- Born: 9 August 1913 Grabanów, Russian Empire
- Died: 3 June 2008 (aged 94) Collingwood, Ontario, Canada
- Allegiance: Poland United Kingdom
- Branch: Polish Air Force Royal Air Force
- Service years: 1939–1948
- Rank: Colonel
- Service number: P0696
- Unit: No. 303 Polish Fighter Squadron No. 308 Polish Fighter Squadron No. 317 Polish Fighter Squadron 161 Fighter Squadron
- Conflicts: Polish Defensive War, World War II
- Awards: Virtuti Militari; Cross of Valour; Distinguished Flying Cross (UK)

= Tadeusz Kotz =

Polish fighter pilot

Tadeusz Kotz (9 August 1913 – 3 June 2008) was a Polish pilot and fighter ace of World War II. He was awarded several decorations, including Poland's Virtuti Militari, four times Cross of Valour and the British Distinguished Flying Cross. After the war he published his memoirs.

==Biography==

He was born Tadeusz Koc in 1913 in Grabanów, then under Russian rule. His farming parents initially worked for a landowner, then farmed their own land in the village of Kłoda. After his general schooling, Tadeusz entered the cadet flying school in Dęblin. Later, he served in the Polish Air Force as a fighter pilot.

===Combat service during second world war===
After Nazi Germany and the Soviet Union invaded Poland in 1939, Kotz fought in the Polish 161st Fighter Escadrille air unit of Łódź Army.
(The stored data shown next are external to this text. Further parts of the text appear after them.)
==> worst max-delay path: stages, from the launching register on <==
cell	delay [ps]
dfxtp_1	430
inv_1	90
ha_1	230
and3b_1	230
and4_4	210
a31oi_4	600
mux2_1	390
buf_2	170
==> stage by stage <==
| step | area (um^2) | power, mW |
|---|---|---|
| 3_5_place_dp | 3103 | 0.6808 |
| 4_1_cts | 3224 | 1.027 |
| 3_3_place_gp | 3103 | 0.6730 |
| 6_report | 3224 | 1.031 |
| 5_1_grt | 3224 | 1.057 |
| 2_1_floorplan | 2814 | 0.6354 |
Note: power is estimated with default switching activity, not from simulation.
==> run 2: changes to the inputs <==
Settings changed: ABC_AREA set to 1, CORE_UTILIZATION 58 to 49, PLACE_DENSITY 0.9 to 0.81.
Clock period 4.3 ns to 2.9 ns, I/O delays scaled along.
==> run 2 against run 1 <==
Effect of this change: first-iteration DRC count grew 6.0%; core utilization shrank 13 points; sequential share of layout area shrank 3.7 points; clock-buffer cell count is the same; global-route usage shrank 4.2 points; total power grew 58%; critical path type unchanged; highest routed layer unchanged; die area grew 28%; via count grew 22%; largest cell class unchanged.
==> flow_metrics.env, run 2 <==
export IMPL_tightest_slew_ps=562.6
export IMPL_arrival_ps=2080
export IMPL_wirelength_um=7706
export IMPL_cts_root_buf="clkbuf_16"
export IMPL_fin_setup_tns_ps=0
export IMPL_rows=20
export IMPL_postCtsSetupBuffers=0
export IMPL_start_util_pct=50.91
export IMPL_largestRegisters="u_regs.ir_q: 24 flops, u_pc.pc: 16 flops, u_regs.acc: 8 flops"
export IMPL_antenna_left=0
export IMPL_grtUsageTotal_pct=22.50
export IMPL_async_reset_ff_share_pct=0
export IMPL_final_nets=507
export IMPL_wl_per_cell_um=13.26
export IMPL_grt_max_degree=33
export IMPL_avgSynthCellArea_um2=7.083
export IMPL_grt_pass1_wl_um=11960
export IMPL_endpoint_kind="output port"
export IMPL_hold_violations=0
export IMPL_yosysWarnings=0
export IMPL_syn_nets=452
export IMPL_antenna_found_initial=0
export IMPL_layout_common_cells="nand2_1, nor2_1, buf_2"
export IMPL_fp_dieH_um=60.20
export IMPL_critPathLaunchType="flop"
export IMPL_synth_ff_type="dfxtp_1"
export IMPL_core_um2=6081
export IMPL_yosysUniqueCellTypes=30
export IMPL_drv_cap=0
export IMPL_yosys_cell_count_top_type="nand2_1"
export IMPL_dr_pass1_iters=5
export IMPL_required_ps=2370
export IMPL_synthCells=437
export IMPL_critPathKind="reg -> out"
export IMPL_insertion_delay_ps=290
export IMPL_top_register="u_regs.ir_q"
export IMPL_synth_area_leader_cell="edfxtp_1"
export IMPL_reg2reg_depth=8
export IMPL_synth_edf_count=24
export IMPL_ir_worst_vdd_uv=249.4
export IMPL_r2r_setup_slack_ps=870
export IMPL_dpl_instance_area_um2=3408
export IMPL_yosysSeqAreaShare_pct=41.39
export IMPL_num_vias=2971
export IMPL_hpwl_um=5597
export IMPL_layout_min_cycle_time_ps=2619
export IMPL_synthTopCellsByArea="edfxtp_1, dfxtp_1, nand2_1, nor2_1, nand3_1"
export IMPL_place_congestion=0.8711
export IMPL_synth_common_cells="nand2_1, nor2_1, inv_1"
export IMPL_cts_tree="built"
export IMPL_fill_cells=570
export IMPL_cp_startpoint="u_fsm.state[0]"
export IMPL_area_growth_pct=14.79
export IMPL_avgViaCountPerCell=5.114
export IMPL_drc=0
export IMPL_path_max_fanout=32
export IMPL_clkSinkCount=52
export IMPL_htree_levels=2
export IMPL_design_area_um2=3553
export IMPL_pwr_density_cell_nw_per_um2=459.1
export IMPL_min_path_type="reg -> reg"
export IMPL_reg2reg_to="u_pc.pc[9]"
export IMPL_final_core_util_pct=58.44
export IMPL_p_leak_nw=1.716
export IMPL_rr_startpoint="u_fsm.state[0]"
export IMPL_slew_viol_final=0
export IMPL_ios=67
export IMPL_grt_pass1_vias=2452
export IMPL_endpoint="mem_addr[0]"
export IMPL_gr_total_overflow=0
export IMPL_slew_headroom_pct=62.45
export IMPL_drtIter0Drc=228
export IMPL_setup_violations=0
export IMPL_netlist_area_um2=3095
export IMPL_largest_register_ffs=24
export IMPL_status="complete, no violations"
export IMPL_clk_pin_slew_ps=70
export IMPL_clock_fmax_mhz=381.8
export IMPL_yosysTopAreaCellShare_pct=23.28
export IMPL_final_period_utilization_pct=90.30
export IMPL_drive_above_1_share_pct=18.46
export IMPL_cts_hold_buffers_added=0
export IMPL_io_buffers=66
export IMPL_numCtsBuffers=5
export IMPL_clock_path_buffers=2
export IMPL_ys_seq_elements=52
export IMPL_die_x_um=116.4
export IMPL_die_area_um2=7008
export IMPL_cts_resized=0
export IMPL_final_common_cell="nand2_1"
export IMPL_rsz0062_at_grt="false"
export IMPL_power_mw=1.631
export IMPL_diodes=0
He shot down his first German Messerschmitt on 2 September 1939, and also shared in the destruction of a Junkers Ju-86 while piloting a PZL P.11 airplane. He was most probably the pilot, who shot down a Soviet reconnaissance bomber Polikarpov R-5 on 17 September near Stanisławów (it was confirmed in his immediate report, although he denied that he had attacked the bomber in his memoires written long after the war).

With Poland in defeat, Kotz was ordered to evacuate to Romania along with other pilots. He escaped via Yugoslavia and Greece to France, and then to England to serve with the Royal Air Force (RAF). Starting in late 1940, Kotz served with RAF squadrons 317, 308 and 303, flying the Spitfire.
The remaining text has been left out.